With the line that contains "power on reset" as the final line, return every line from the start of the data below exactly.

[Stored data entries]
■ ■ ■ ■ ■

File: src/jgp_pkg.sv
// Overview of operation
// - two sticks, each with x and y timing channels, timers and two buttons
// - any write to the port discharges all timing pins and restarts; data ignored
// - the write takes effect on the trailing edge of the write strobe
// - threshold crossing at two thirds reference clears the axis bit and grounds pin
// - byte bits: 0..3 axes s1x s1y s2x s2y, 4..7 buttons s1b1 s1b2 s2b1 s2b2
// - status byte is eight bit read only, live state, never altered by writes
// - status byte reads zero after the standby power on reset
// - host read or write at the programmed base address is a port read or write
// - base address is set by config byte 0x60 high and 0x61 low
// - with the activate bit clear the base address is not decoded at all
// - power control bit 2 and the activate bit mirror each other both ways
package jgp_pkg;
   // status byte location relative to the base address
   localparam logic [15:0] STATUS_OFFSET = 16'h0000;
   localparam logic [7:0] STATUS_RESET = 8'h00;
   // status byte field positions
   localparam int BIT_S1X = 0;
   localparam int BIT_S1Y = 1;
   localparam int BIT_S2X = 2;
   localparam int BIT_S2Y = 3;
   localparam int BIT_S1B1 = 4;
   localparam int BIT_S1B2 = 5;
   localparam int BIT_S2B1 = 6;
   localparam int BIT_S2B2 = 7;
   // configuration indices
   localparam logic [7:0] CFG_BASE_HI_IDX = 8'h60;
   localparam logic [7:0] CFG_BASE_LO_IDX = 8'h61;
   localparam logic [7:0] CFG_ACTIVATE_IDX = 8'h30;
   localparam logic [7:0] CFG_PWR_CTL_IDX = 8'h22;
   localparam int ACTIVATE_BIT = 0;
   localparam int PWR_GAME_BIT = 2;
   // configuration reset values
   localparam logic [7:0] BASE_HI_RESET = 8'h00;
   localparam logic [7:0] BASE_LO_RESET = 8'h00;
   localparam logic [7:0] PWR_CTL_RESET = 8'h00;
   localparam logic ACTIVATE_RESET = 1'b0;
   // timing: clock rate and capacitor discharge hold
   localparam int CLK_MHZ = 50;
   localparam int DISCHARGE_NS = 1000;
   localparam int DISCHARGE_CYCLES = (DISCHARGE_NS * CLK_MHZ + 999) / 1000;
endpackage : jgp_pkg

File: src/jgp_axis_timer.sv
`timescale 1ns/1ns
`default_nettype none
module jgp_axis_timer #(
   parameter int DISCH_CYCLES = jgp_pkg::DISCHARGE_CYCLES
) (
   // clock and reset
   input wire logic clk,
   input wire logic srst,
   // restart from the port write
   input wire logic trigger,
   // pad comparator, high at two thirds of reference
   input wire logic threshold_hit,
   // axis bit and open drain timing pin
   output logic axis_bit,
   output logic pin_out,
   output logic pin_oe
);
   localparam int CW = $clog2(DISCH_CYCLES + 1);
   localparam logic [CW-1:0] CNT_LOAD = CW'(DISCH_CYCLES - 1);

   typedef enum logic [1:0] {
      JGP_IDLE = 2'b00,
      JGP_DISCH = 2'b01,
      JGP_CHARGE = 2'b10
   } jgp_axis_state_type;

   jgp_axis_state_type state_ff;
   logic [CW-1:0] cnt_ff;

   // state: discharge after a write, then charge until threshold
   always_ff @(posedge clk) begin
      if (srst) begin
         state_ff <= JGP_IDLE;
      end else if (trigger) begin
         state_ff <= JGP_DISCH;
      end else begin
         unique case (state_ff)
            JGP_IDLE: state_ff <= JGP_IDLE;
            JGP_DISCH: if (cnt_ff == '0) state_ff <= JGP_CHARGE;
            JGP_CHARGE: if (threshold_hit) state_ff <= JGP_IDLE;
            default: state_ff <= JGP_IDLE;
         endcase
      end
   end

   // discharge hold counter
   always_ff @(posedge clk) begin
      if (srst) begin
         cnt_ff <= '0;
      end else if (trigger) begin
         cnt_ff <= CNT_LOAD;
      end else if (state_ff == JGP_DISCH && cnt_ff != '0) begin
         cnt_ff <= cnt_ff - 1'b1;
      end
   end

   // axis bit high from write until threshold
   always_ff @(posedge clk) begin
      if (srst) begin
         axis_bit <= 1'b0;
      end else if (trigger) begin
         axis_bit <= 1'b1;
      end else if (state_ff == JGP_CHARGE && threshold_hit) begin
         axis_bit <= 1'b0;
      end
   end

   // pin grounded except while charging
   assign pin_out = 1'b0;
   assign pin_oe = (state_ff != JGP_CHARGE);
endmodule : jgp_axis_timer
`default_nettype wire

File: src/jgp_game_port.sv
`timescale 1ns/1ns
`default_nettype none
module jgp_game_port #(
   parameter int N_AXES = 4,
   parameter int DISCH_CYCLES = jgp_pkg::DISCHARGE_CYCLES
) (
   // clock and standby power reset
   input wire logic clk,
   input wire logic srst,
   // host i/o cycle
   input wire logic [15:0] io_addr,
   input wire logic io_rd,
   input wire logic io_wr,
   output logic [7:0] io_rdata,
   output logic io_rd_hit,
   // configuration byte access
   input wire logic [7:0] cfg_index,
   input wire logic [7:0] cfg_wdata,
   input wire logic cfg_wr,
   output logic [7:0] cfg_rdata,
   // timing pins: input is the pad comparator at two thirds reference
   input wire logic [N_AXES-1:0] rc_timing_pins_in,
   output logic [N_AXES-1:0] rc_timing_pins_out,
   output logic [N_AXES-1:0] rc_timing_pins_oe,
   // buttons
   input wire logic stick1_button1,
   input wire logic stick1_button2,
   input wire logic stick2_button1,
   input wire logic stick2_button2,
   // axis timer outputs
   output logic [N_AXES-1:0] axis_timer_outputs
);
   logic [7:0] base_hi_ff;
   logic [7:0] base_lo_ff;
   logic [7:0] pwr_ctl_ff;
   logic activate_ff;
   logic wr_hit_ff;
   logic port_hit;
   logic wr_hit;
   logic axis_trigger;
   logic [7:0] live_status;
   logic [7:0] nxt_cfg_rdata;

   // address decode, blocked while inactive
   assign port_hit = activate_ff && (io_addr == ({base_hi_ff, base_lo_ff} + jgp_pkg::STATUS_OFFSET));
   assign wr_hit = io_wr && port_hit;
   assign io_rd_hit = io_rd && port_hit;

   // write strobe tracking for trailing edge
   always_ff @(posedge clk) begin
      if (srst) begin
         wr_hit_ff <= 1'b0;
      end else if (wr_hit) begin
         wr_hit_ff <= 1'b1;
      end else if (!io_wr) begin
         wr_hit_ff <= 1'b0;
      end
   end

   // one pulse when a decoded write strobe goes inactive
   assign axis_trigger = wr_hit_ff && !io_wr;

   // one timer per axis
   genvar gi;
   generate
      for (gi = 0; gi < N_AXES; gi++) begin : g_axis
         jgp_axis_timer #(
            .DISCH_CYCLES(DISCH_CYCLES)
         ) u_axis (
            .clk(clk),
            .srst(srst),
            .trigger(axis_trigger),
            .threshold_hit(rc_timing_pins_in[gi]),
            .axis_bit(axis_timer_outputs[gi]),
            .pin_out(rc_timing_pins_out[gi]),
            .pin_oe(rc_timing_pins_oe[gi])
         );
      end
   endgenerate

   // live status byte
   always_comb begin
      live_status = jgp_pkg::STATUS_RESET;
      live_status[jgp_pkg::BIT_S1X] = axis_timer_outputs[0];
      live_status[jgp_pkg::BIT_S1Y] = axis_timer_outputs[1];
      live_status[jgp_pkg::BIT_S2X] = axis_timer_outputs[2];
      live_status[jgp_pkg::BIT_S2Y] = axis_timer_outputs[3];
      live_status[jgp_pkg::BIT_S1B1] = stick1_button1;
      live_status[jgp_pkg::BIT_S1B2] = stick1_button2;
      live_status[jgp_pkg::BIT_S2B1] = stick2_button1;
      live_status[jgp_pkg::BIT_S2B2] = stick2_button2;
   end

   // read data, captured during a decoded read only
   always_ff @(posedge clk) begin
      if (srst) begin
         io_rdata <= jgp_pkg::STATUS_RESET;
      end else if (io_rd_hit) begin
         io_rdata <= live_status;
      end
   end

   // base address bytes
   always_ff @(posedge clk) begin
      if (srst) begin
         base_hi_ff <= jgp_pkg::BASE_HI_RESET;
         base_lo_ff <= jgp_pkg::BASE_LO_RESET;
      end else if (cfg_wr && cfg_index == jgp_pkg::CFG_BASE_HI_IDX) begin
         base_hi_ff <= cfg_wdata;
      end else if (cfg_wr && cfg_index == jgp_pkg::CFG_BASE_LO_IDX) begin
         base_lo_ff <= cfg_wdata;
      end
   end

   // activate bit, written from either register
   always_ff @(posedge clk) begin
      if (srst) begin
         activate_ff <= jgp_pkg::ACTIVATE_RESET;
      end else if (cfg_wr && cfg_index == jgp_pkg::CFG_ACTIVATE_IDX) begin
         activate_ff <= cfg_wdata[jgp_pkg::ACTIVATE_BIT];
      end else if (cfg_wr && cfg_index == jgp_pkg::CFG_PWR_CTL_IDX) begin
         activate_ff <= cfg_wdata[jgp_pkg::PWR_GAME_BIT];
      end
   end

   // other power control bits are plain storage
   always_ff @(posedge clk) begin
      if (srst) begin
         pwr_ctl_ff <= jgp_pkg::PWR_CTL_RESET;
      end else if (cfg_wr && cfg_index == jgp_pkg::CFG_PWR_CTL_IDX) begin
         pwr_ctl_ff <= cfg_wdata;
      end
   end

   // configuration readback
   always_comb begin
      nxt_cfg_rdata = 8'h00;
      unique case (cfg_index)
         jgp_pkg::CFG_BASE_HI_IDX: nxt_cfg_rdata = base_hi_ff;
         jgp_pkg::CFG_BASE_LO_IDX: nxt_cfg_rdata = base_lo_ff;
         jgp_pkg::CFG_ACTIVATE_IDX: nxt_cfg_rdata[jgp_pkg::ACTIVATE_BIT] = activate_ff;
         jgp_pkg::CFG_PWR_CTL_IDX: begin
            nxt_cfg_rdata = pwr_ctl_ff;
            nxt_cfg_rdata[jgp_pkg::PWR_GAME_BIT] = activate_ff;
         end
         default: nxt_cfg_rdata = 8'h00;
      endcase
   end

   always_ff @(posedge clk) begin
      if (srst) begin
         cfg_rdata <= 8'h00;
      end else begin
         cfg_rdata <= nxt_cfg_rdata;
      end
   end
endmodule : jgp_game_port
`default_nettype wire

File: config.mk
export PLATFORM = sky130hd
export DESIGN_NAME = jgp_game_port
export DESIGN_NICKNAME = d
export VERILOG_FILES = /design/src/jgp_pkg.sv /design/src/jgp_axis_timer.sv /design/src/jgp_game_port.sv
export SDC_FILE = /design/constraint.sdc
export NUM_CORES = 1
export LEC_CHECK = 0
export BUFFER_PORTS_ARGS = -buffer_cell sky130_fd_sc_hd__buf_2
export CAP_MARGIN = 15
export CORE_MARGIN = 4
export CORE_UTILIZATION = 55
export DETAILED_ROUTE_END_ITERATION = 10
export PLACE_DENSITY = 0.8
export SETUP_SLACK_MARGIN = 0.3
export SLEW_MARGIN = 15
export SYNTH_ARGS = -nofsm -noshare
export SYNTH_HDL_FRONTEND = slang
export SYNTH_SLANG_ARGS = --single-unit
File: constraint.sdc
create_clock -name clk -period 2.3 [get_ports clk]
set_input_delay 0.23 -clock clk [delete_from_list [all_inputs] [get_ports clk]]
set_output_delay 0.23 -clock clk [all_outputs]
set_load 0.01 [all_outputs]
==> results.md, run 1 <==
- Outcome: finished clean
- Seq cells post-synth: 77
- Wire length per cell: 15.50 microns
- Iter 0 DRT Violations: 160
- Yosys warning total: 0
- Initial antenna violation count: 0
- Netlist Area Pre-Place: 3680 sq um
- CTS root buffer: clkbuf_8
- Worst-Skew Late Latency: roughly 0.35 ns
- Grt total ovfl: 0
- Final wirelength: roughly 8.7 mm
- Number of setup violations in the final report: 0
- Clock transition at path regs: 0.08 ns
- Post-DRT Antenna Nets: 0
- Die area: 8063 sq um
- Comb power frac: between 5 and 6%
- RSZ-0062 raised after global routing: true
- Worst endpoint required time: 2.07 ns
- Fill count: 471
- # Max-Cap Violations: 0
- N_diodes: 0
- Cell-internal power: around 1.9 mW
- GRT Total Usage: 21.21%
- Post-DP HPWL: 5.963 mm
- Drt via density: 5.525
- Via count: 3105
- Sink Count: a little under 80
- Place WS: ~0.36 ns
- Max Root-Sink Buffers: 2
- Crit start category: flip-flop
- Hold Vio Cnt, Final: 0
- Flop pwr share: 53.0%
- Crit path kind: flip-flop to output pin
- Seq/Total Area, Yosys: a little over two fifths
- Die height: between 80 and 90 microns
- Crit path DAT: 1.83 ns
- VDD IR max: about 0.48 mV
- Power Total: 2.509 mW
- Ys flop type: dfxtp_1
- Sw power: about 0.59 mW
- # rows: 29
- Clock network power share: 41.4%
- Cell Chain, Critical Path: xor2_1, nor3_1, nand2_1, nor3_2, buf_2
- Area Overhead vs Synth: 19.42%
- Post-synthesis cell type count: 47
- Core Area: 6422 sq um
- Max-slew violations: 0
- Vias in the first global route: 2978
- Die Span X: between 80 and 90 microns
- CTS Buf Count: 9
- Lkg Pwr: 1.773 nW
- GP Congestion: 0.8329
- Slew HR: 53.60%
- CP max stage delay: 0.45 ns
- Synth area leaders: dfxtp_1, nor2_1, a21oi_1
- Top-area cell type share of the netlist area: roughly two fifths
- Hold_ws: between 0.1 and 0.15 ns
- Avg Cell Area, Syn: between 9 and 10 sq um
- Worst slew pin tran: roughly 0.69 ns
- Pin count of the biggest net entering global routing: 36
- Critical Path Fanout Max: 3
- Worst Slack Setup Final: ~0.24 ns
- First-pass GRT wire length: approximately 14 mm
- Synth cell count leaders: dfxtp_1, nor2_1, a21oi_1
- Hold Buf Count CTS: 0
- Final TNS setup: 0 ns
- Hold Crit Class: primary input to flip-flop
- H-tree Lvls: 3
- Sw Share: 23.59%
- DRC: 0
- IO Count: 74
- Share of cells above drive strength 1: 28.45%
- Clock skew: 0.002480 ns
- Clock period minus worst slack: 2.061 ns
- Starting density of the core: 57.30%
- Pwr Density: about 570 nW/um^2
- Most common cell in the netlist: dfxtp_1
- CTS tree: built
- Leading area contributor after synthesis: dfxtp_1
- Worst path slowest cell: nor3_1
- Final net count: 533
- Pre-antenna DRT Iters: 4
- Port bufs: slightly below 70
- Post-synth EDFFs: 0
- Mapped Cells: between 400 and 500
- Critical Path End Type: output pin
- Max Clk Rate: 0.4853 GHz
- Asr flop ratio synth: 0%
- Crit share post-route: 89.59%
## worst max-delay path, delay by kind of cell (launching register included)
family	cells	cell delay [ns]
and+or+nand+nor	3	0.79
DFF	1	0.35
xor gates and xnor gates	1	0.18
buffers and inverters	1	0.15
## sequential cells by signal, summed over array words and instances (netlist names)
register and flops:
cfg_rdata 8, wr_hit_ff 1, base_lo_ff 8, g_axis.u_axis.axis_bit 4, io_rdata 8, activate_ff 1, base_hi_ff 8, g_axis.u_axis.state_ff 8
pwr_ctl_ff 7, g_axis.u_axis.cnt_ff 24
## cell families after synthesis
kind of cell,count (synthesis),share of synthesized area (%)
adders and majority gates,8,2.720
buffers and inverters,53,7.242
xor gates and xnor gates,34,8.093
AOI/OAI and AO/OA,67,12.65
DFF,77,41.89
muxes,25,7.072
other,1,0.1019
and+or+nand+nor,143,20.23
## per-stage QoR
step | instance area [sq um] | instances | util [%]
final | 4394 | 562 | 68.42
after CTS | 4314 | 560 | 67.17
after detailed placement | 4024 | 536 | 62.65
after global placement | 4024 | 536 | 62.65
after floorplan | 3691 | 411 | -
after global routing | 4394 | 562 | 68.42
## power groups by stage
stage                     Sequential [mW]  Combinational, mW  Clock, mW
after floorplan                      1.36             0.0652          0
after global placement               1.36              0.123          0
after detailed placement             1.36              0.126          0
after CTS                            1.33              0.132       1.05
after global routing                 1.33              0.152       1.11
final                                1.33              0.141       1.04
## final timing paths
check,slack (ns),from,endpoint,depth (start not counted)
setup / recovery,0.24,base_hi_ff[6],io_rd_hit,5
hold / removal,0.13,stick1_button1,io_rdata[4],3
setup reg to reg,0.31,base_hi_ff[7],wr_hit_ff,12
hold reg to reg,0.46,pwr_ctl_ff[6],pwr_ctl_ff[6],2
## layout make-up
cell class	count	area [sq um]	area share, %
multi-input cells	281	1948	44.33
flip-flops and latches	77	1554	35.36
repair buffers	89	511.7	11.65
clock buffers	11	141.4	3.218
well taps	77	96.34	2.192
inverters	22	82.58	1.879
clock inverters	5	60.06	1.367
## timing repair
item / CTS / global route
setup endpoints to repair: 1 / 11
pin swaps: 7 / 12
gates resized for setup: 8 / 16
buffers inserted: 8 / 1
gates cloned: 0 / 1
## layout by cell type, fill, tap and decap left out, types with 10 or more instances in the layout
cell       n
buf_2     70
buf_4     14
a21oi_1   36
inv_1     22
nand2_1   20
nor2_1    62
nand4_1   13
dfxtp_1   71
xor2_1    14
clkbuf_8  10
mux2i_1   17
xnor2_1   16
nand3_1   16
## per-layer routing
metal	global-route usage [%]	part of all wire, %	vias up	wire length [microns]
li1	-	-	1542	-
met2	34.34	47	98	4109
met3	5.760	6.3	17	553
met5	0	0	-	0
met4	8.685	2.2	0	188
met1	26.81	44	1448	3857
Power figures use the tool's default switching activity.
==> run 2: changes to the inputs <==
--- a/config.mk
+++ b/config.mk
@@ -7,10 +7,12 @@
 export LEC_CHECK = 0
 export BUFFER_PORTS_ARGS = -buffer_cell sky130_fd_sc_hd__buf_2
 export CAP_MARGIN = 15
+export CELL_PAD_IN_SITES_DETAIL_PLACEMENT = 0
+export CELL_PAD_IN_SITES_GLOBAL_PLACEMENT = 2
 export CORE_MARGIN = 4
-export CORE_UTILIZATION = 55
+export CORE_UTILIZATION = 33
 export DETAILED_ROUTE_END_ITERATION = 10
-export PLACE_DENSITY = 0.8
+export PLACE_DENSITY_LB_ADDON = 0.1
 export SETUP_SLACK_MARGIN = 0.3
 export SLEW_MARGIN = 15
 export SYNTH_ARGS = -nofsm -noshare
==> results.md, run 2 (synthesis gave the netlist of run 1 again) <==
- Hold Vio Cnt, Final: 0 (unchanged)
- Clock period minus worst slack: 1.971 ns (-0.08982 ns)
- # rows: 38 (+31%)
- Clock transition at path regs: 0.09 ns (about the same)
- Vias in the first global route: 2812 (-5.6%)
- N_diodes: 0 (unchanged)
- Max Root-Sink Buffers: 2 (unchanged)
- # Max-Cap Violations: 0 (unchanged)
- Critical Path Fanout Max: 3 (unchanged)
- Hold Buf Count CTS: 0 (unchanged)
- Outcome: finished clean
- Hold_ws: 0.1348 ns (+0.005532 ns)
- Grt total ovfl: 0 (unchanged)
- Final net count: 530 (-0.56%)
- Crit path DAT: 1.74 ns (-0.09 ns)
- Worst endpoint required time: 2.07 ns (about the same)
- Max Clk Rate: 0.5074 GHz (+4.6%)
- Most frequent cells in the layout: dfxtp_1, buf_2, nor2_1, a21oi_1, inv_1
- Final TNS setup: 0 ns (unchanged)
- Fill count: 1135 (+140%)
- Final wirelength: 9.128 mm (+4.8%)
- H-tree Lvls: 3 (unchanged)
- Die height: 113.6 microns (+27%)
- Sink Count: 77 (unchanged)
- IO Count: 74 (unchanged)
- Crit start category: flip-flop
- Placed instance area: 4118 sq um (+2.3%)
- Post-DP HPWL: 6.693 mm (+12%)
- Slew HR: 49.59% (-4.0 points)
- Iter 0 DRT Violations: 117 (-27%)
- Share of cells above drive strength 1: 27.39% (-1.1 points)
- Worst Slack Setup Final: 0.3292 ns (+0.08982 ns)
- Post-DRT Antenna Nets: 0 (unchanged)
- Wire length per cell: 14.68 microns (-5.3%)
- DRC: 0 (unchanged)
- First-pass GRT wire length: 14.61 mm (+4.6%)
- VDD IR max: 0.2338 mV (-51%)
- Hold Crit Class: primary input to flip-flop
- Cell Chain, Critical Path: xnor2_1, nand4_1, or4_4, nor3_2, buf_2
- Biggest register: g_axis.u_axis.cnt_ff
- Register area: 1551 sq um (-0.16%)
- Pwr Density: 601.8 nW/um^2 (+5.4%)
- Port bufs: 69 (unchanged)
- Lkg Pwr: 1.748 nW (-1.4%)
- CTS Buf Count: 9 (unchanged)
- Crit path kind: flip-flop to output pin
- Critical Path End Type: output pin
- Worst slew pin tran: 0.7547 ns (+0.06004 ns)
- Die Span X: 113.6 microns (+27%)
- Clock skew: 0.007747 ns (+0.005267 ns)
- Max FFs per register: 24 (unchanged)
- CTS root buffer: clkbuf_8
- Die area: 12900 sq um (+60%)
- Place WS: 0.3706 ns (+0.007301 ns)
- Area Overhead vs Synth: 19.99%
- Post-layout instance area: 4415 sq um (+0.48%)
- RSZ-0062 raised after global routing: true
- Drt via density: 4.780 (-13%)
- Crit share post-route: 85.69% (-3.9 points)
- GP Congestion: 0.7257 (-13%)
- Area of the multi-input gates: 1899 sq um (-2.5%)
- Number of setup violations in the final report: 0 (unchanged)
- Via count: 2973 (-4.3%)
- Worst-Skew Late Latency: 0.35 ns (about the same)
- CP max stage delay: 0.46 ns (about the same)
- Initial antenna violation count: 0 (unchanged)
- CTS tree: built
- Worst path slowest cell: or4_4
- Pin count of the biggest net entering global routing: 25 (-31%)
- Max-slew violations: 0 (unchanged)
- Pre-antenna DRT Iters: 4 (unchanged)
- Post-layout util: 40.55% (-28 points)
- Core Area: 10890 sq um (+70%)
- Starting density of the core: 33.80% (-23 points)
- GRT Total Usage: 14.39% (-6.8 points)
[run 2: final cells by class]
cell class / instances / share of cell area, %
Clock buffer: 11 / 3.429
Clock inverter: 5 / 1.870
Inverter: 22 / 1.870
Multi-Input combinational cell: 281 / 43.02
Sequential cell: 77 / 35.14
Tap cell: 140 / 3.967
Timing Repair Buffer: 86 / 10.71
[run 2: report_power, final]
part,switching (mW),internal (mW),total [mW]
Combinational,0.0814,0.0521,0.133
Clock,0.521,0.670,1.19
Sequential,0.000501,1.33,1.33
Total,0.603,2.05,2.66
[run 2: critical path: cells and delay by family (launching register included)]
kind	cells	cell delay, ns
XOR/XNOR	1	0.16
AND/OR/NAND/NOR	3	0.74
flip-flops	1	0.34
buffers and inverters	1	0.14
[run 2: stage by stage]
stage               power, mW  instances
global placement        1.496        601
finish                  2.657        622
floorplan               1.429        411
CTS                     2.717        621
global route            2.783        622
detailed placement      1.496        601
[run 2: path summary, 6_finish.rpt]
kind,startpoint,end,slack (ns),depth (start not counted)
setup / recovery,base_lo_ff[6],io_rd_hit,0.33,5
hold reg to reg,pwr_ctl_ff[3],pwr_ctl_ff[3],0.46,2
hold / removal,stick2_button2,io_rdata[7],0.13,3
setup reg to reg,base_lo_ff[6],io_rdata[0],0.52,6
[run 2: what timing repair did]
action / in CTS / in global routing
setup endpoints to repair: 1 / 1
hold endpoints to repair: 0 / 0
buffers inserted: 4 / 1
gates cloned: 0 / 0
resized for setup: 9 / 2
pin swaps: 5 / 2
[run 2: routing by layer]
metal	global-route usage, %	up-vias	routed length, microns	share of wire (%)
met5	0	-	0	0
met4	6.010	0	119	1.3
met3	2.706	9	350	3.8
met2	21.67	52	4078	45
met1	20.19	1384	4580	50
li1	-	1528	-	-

■ ■ ■ ■ ■

### RESPONSE BELOW
File: src/jgp_pkg.sv
// Overview of operation
// - two sticks, each with x and y timing channels, timers and two buttons
// - any write to the port discharges all timing pins and restarts; data ignored
// - the write takes effect on the trailing edge of the write strobe
// - threshold crossing at two thirds reference clears the axis bit and grounds pin
// - byte bits: 0..3 axes s1x s1y s2x s2y, 4..7 buttons s1b1 s1b2 s2b1 s2b2
// - status byte is eight bit read only, live state, never altered by writes
// - status byte reads zero after the standby power on reset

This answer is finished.